***** Records shown *****

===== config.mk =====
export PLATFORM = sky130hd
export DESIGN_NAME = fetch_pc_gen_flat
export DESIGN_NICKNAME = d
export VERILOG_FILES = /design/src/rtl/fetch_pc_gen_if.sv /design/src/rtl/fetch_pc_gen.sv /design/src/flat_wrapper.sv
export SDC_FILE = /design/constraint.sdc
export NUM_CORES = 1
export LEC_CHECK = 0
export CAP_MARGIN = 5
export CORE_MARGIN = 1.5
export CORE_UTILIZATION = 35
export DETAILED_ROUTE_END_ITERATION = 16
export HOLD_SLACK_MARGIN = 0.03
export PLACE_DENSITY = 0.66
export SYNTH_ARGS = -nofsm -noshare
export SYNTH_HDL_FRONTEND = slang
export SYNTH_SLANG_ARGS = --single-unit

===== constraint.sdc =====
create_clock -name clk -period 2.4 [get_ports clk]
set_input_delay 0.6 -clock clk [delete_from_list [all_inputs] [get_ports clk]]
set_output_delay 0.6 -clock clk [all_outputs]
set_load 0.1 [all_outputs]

*****
***** Records shown *****

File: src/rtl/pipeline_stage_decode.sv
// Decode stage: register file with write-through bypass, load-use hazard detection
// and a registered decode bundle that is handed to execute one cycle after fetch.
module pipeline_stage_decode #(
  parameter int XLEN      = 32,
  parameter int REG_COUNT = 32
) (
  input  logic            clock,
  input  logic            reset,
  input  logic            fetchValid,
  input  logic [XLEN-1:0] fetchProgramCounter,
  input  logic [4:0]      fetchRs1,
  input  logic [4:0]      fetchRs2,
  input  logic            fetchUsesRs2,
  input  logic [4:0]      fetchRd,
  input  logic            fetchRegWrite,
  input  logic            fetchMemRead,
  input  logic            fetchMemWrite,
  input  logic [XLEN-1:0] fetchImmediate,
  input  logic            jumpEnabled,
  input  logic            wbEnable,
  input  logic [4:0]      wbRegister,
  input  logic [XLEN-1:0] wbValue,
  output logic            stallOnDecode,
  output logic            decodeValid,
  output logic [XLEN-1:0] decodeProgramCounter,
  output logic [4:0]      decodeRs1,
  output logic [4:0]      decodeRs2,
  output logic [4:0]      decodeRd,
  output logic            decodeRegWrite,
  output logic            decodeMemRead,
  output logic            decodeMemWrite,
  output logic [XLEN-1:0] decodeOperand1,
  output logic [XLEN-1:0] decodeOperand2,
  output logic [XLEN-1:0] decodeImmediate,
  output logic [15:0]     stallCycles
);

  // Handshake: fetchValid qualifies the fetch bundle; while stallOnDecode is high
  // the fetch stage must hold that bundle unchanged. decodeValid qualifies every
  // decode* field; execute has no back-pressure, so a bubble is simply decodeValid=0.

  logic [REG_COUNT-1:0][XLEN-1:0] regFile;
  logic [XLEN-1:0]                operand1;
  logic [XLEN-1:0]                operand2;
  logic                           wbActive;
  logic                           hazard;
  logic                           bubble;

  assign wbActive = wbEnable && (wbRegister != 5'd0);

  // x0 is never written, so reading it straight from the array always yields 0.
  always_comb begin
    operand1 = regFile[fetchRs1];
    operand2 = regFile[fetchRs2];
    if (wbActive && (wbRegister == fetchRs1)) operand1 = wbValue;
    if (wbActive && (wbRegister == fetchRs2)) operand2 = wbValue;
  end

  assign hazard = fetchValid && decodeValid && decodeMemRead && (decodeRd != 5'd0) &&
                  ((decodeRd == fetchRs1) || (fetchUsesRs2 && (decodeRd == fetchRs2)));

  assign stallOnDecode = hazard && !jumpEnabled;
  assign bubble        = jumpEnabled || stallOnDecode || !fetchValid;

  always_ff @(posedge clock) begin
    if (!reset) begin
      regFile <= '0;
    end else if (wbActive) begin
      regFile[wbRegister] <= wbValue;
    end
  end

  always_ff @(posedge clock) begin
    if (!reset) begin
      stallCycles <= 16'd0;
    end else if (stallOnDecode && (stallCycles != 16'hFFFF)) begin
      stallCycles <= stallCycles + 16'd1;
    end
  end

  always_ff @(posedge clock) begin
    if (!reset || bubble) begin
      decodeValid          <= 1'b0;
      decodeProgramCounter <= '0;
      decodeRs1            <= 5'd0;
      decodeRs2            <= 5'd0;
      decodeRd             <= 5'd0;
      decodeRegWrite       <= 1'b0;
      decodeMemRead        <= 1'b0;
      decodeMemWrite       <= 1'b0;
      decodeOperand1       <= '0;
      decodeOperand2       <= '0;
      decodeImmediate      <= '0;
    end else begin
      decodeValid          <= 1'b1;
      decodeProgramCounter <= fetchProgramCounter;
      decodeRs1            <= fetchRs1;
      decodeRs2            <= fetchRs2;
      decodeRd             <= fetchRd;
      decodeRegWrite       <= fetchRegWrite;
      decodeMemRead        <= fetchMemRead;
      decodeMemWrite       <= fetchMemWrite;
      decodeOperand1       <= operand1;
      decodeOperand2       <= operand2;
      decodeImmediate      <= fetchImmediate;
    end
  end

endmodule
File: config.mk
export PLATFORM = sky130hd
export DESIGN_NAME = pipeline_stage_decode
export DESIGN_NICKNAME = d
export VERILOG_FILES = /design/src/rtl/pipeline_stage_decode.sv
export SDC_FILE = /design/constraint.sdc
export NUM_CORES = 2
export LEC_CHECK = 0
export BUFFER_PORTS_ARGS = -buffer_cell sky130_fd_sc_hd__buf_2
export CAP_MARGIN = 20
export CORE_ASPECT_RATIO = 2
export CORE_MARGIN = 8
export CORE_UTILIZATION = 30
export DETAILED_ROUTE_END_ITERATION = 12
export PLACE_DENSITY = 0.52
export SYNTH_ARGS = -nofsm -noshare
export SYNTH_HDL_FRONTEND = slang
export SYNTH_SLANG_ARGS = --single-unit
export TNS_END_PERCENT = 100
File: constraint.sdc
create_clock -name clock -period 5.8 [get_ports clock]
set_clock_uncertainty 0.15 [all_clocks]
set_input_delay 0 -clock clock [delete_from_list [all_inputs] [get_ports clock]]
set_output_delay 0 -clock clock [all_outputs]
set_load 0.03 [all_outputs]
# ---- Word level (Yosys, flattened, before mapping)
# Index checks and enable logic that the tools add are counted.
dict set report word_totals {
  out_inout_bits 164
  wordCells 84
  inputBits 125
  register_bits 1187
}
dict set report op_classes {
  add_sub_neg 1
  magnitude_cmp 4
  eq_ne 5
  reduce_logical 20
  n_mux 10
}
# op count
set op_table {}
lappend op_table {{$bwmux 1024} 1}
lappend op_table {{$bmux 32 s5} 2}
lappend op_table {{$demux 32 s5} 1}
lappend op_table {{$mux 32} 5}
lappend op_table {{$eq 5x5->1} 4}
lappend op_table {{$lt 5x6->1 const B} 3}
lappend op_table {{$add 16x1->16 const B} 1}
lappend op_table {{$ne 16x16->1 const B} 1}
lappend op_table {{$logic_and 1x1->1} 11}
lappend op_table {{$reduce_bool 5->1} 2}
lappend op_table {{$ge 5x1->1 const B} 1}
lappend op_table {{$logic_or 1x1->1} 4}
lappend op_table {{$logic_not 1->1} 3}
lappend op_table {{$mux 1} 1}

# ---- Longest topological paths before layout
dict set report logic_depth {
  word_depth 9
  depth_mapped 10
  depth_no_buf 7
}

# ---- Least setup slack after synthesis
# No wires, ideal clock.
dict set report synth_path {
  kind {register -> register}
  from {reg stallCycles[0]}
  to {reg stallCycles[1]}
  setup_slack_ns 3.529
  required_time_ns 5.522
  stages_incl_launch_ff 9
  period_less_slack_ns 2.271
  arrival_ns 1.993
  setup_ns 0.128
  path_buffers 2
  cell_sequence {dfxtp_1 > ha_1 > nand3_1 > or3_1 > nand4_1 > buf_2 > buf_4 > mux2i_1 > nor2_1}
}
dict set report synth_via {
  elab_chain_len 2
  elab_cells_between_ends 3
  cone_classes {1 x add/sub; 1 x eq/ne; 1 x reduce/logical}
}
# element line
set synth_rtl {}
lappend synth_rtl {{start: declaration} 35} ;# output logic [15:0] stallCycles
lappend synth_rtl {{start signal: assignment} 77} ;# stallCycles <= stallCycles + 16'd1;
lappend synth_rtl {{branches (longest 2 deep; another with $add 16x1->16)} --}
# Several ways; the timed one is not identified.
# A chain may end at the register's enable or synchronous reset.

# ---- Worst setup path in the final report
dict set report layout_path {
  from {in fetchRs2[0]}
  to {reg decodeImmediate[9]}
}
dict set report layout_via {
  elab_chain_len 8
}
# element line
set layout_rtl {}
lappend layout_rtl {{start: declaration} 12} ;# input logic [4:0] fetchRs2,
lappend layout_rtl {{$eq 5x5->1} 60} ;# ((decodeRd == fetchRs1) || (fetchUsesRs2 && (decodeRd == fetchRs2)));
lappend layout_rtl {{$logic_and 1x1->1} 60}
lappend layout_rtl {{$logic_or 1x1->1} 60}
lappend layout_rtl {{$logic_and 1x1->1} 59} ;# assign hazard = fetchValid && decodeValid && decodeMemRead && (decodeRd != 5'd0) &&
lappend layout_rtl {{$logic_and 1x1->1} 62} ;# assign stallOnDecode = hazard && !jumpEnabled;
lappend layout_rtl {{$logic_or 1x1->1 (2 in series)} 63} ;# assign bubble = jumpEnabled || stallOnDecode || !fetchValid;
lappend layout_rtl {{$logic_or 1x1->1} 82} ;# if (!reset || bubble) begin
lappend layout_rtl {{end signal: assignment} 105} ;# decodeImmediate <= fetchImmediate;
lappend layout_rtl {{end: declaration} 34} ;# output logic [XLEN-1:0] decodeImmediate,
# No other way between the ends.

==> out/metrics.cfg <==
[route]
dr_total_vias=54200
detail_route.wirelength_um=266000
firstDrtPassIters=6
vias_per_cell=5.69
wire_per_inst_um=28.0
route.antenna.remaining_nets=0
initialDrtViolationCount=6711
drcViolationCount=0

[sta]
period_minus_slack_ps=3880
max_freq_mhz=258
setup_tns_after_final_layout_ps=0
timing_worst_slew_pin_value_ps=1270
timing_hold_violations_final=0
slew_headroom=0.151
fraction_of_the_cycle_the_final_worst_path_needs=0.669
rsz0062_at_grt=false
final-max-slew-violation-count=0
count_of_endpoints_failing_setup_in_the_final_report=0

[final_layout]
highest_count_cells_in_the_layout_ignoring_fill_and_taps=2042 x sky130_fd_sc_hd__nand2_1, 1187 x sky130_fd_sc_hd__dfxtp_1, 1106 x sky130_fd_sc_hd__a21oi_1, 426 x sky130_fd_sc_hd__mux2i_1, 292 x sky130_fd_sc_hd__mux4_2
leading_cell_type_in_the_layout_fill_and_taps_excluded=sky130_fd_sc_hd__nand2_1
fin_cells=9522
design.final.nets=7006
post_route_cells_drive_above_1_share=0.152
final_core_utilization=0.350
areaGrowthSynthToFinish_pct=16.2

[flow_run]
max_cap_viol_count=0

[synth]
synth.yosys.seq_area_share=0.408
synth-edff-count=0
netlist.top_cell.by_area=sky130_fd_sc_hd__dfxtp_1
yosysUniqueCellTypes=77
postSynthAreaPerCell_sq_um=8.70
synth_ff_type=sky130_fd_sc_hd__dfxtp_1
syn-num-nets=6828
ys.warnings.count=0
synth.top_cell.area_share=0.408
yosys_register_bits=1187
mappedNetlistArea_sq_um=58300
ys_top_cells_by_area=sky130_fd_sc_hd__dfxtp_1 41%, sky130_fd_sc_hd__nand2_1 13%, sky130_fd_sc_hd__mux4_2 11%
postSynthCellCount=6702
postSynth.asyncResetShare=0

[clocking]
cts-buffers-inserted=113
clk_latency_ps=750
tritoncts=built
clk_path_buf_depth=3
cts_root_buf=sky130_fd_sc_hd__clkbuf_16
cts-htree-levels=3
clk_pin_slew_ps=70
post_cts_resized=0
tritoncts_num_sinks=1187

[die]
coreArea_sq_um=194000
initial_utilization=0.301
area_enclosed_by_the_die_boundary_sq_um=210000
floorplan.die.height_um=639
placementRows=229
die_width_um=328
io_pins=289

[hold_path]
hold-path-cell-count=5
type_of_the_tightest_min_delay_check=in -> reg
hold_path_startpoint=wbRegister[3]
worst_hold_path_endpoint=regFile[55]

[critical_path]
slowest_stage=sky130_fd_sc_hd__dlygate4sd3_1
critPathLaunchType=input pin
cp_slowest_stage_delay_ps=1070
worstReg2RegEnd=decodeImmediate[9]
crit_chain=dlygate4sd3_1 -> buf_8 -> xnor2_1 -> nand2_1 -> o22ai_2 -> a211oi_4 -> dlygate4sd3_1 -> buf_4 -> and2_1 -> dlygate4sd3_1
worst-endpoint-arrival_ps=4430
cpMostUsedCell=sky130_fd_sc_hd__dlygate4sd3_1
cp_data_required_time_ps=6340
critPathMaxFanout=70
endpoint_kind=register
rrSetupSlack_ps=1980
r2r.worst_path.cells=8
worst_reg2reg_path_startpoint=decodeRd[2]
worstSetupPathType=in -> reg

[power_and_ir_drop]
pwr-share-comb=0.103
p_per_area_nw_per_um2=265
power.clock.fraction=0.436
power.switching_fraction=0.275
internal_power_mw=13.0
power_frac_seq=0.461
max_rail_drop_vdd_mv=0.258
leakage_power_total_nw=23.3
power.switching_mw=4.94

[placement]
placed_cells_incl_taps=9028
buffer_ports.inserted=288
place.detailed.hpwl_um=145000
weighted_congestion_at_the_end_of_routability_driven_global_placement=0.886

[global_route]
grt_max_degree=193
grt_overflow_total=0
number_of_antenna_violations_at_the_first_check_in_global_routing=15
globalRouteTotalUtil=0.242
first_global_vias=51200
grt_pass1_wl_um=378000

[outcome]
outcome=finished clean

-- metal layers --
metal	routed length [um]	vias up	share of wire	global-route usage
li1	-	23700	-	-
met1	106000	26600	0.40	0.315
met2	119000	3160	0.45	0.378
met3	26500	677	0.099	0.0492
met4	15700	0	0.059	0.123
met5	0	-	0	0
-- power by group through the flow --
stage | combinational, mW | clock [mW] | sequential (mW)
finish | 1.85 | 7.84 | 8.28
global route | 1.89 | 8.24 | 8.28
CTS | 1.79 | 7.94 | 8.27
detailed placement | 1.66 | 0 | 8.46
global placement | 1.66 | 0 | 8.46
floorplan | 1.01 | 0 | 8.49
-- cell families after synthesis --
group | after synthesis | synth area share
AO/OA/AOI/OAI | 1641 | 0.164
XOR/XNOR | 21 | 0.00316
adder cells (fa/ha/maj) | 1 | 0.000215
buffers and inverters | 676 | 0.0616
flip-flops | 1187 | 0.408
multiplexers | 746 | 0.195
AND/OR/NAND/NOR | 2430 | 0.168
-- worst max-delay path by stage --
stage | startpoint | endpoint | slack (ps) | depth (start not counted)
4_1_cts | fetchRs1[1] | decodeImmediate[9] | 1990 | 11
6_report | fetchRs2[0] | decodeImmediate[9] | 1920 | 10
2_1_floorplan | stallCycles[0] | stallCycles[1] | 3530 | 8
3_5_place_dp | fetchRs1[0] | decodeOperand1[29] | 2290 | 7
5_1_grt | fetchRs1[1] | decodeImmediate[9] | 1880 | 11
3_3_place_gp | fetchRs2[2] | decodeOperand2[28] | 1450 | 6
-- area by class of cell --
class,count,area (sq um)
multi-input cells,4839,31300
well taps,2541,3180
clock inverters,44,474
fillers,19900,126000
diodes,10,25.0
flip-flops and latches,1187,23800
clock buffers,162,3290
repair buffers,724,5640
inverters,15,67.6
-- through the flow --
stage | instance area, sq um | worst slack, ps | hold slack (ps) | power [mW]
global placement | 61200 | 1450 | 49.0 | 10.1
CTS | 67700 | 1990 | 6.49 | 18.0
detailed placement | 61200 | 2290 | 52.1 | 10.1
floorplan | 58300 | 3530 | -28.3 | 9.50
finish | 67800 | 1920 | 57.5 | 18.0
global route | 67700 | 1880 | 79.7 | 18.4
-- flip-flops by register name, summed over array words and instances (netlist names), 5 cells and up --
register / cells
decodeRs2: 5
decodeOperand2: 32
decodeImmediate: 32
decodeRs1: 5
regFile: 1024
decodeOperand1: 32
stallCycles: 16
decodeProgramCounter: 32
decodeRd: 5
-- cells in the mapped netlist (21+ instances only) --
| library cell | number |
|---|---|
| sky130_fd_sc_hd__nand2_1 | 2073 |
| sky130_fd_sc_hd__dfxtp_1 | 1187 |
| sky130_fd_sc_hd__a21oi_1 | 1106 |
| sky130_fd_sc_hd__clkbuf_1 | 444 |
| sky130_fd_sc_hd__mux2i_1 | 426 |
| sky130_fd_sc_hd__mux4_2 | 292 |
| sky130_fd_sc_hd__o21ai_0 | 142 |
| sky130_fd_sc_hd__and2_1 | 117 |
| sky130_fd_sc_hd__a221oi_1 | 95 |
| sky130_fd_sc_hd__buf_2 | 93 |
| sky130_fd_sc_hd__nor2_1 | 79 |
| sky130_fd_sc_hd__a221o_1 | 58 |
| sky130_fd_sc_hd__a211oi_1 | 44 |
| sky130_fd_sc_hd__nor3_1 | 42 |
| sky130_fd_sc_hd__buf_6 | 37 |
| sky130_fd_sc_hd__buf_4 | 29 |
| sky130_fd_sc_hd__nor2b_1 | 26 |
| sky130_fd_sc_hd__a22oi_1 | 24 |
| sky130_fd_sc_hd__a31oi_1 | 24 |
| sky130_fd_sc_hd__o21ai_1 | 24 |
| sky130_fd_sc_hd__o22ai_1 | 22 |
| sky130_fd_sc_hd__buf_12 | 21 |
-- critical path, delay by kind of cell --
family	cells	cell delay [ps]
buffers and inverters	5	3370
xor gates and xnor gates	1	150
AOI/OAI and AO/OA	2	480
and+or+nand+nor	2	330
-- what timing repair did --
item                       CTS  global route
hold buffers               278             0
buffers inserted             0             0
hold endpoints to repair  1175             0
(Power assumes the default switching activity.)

*****

- [Work request]:
Please give again the lines above between the line holding "clk_latency_ps=750" and the line holding "worstReg2RegEnd=decodeImmediate[9]", inclusive, exactly as they are and with nothing added.

- [Task output]:
clk_latency_ps=750
tritoncts=built
clk_path_buf_depth=3
cts_root_buf=sky130_fd_sc_hd__clkbuf_16
cts-htree-levels=3
clk_pin_slew_ps=70
post_cts_resized=0
tritoncts_num_sinks=1187

[die]
coreArea_sq_um=194000
initial_utilization=0.301
area_enclosed_by_the_die_boundary_sq_um=210000
floorplan.die.height_um=639
placementRows=229
die_width_um=328
io_pins=289

[hold_path]
hold-path-cell-count=5
type_of_the_tightest_min_delay_check=in -> reg
hold_path_startpoint=wbRegister[3]
worst_hold_path_endpoint=regFile[55]

[critical_path]
slowest_stage=sky130_fd_sc_hd__dlygate4sd3_1
critPathLaunchType=input pin
cp_slowest_stage_delay_ps=1070
worstReg2RegEnd=decodeImmediate[9]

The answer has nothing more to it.